Fortunately before the day was over, the residents of this state who are concerned about the air they're breathing won - at least for the time being.
It started with good news in the form of a new report from the International Journal of Cardiopulmonary Disease (yes, that's a thing) showing a substantial decline in deaths from respiratory illnesses, such as asthma and emphysema, in North Carolina over the past few decades as air quality standards were tightened in accordance with the federal Clean Air Act and the state's 2002 Clean Smokestacks Act.
The Senate had been working to roll back those very same standards, in the guise of a budget-cutting maneuver that would have reduced the number of air quality monitoring stations throughout the state. The measure had passed the Senate on May 29, and that bill was scheduled to go before the House very soon.
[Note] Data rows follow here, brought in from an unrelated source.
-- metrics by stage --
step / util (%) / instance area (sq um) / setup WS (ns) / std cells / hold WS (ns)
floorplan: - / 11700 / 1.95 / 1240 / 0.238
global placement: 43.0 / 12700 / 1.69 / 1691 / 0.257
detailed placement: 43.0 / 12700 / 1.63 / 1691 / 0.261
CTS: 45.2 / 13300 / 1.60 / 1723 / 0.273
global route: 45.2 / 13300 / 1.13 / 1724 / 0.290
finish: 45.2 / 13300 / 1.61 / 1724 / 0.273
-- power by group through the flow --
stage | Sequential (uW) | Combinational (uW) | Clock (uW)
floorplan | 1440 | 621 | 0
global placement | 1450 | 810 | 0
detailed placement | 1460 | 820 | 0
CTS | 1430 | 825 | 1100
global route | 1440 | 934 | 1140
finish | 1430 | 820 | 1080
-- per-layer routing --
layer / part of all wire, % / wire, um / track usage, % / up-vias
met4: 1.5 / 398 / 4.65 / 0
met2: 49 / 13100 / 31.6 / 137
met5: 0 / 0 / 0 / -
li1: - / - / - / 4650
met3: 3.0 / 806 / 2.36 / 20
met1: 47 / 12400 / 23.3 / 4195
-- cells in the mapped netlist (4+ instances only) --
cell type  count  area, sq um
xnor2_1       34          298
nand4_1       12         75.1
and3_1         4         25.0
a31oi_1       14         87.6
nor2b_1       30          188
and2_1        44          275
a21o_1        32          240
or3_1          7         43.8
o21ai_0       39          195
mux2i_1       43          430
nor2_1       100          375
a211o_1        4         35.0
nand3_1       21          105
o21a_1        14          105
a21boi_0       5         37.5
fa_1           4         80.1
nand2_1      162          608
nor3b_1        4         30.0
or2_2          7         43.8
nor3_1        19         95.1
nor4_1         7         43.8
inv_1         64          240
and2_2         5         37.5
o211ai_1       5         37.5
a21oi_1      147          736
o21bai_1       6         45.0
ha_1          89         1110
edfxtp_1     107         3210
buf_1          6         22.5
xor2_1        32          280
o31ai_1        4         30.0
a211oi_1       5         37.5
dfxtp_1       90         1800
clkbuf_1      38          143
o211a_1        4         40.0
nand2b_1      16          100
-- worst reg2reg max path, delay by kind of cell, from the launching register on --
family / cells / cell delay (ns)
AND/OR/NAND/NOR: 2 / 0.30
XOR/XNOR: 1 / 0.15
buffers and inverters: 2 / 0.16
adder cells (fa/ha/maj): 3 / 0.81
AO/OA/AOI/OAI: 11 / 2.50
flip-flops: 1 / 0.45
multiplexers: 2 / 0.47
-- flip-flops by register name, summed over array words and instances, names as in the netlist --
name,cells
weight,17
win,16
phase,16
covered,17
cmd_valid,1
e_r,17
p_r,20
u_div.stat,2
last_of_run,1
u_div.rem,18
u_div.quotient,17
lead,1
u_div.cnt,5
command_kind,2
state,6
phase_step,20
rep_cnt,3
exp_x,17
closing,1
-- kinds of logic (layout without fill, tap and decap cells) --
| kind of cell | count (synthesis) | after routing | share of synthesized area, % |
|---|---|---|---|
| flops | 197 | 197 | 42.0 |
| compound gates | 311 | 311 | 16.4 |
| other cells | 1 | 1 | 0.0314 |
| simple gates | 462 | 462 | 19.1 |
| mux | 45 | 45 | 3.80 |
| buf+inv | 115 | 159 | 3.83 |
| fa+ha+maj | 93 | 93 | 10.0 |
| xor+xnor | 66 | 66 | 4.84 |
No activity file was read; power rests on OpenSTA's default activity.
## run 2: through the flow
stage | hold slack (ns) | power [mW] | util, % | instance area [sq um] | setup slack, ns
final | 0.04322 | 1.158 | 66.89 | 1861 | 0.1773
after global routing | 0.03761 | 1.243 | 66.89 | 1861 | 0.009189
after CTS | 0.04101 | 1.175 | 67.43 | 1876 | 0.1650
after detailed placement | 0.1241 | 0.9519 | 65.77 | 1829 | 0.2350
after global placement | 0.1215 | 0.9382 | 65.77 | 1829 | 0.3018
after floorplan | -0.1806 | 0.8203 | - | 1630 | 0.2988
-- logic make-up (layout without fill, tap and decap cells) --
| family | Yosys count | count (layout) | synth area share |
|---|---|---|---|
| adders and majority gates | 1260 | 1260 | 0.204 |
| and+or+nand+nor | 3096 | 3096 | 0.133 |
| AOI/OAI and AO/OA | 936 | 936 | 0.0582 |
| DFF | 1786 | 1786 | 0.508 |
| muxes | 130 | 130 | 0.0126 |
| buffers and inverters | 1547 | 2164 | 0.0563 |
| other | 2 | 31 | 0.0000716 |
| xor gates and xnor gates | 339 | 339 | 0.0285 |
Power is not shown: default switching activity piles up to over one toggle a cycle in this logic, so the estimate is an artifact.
===== src/rtl/first_fit_allocator_with_coalescing_unit_macros.svh =====
// Assertion helpers shared by the allocator modules.
// Each expects clk and arst_n in scope.
`ifndef FIRST_FIT_ALLOCATOR_WITH_COALESCING_UNIT_MACROS_SVH
`define FIRST_FIT_ALLOCATOR_WITH_COALESCING_UNIT_MACROS_SVH

// same-cycle implication
`define FFA_ASSERT_NOW(lbl, ante, cons, msg) \
	lbl: assert property (@(posedge clk) disable iff (!arst_n) (ante) |-> (cons)) \
		else $error(msg);

// next-cycle implication
`define FFA_ASSERT_NEXT(lbl, ante, cons, msg) \
	lbl: assert property (@(posedge clk) disable iff (!arst_n) (ante) |=> (cons)) \
		else $error(msg);

`endif


===== src/rtl/ffa_pkg.sv =====
package ffa_pkg;

	localparam int SIZE_W   = 16;
	localparam int STATUS_W = 2;
	localparam int PADDR_W  = 2;
	localparam int PDATA_W  = 32;

	localparam logic [SIZE_W-1:0] POOL_RESET = 16'd1000;

	localparam logic FUNC_ALLOC = 1'b0;
	localparam logic FUNC_FREE  = 1'b1;

	localparam logic [STATUS_W-1:0] ST_OK    = 2'd0;
	localparam logic [STATUS_W-1:0] ST_NOFIT = 2'd1;
	localparam logic [STATUS_W-1:0] ST_FULL  = 2'd2;

	typedef enum logic [1:0] {
		S_IDLE,
		S_SCAN,
		S_FLUSH,
		S_DONE
	} ffa_state_t;

	typedef struct packed {
		logic start;
		logic scan;
		logic flush;
		logic load;
	} ffa_cmd_t;

	typedef struct packed {
		logic scan_done;
	} ffa_sts_t;

endpackage


===== src/rtl/first_fit_allocator_with_coalescing_unit.sv =====
// Channel   Direction  Handshake             Word
// in        input      in_valid / in_ready   func, req_size, free_address
// out       output     out_valid / out_ready granted_address, status
// cfg       input      APB (psel, penable)   pool_size at every paddr, read back on prdata
//
// One request at a time: after an accept, the free-list scan reads the list through
// the single read port of the list RAM, one entry per cycle, then a flush/commit
// step and the result hand-off follow before the next accept.
// The list is kept in two RAM banks; each request streams the current bank into
// the other and flips banks only if the request succeeds, so failures leave the
// list untouched.
// Reset: no clearing pass. After reset or a pool_size write, the single block
// {0, pool_size} (none for a zero pool) is supplied from the register, not the RAM.
// Stalls: the result sits in an output register; the next word is accepted
// while it waits, and a later result holds in the done state until the slot drains.

module first_fit_allocator_with_coalescing_unit import ffa_pkg::*; #(
	parameter int MAX_BLOCKS = 16,
	parameter int ADDR_BITS  = 16
) (
	input  logic                 clk,
	input  logic                 arst_n,
	// request channel
	input  logic                 in_valid,
	output logic                 in_ready,
	input  logic                 func,
	input  logic [SIZE_W-1:0]    req_size,
	input  logic [SIZE_W-1:0]    free_address,
	// result channel
	output logic                 out_valid,
	input  logic                 out_ready,
	output logic [SIZE_W-1:0]    granted_address,
	output logic [STATUS_W-1:0]  status,
	// configuration port
	input  logic                 psel,
	input  logic                 penable,
	input  logic                 pwrite,
	input  logic [PADDR_W-1:0]   paddr,
	input  logic [PDATA_W-1:0]   pwdata,
	output logic [PDATA_W-1:0]   prdata,
	output logic                 pready
);

	localparam int RAW = $clog2(MAX_BLOCKS) + 1;
	localparam int EW  = 2 * ADDR_BITS;

	ffa_cmd_t          cmd;
	ffa_sts_t          sts;
	logic              cfg_we;
	logic [SIZE_W-1:0] pool_size;
	logic              ram_we, ram_re;
	logic [RAW-1:0]    ram_waddr, ram_raddr;
	logic [EW-1:0]     ram_wdata, ram_rdata;

	// single register: every address in the window decodes to pool_size
	assign pready = 1'b1;
	assign cfg_we = psel && penable && pwrite && pready && (paddr[PADDR_W-1:0] == '0 ||
		paddr[PADDR_W-1:0] != '0);
	assign prdata = {{(PDATA_W - SIZE_W){1'b0}}, pool_size};

	ffa_ctrl u_ctrl (
		.clk       (clk),
		.arst_n    (arst_n),
		.in_valid  (in_valid),
		.in_ready  (in_ready),
		.out_valid (out_valid),
		.out_ready (out_ready),
		.sts       (sts),
		.cmd       (cmd)
	);

	ffa_dp #(
		.MAX_BLOCKS (MAX_BLOCKS),
		.ADDR_BITS  (ADDR_BITS)
	) u_dp (
		.clk             (clk),
		.arst_n          (arst_n),
		.cmd             (cmd),
		.sts             (sts),
		.func            (func),
		.req_size        (req_size),
		.free_address    (free_address),
		.cfg_we          (cfg_we),
		.cfg_wdata       (pwdata[SIZE_W-1:0]),
		.pool_size       (pool_size),
		.ram_we          (ram_we),
		.ram_waddr       (ram_waddr),
		.ram_wdata       (ram_wdata),
		.ram_re          (ram_re),
		.ram_raddr       (ram_raddr),
		.ram_rdata       (ram_rdata),
		.granted_address (granted_address),
		.status          (status)
	);

	// two banks of start/length pairs, bank select in the address MSB
	ffa_ram #(
		.WIDTH (EW),
		.DEPTH (1 << RAW)
	) u_list_ram (
		.clk   (clk),
		.we    (ram_we),
		.waddr (ram_waddr),
		.wdata (ram_wdata),
		.re    (ram_re),
		.raddr (ram_raddr),
		.rdata (ram_rdata)
	);

endmodule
The state's environmental groups stepped in in early June, mobilizing to stop the cutbacks. June Blotnick, Clean Air Carolina's executive director, told me on Monday their group had earlier in the month passed out face masks to members of the legislature emblazoned with a photograph of a young child suffering from pediatric asthma. (One of nearly 140,00 such children in the state would be at increased risk if these cutbacks were enacted.) "We're not surprised they're trying to get away with gutting things that are supposed to be done by the regulatory agencies," Blotnick said.
Other environmentalists agreed. Charlotte Environmental Action's Jimmy James Tyson told me, "Charlotte has had some of the worst air quality in the nation, due to the ring of fire of coal plants surrounding our city ... It's just simply shameful that the radical legislature in our state is so insistent on absurdist and destructive policies, placing the most vulnerable communities in the crosshairs of toxic pollution."
Then Republican-Democratic affiliations broke down. Mecklenburg Sen. Joel Ford, a Democrat, had broken ranks with the majority of his party in voting in favor of the bill that would have reduced the number of air quality monitoring stations. Charlotte Republican Rep. Ruth Samuelson came out in direct opposition to the measure, which the majority of her party members were supporting.
Late Monday, Ford explained his vote to me by saying it was a necessary evil, as the bill had been bundled as part of a large omnibus package, and because his staff informed him that duplicate state and federal regulations would mean that any attempt to roll back the state laws would be moot, as the federal standards would remain in place. Then Samuelson told me in an email shortly after my phone conversation with Ford that the entire issue had been settled, for now; she and other members of the House eliminated that provision from the bill entirely. "I was strongly opposed to that measure being included in the bill," she wrote.
Though seemingly a victory, Clean Air Carolina's Blotnick was reticent to loosen her guard when I asked her if she was encouraged that it appeared "her side" had won this particular battle, given the problems she's been dealing with this year. "We've been able to mobilize thousands in opposition to changing the regulations here," she said, "including doctors and cancers survivors, people with heart attacks, and asthma - because they understand the impact it would have. But yes, without going overboard and getting too excited, this is the kind of result that keeps us going."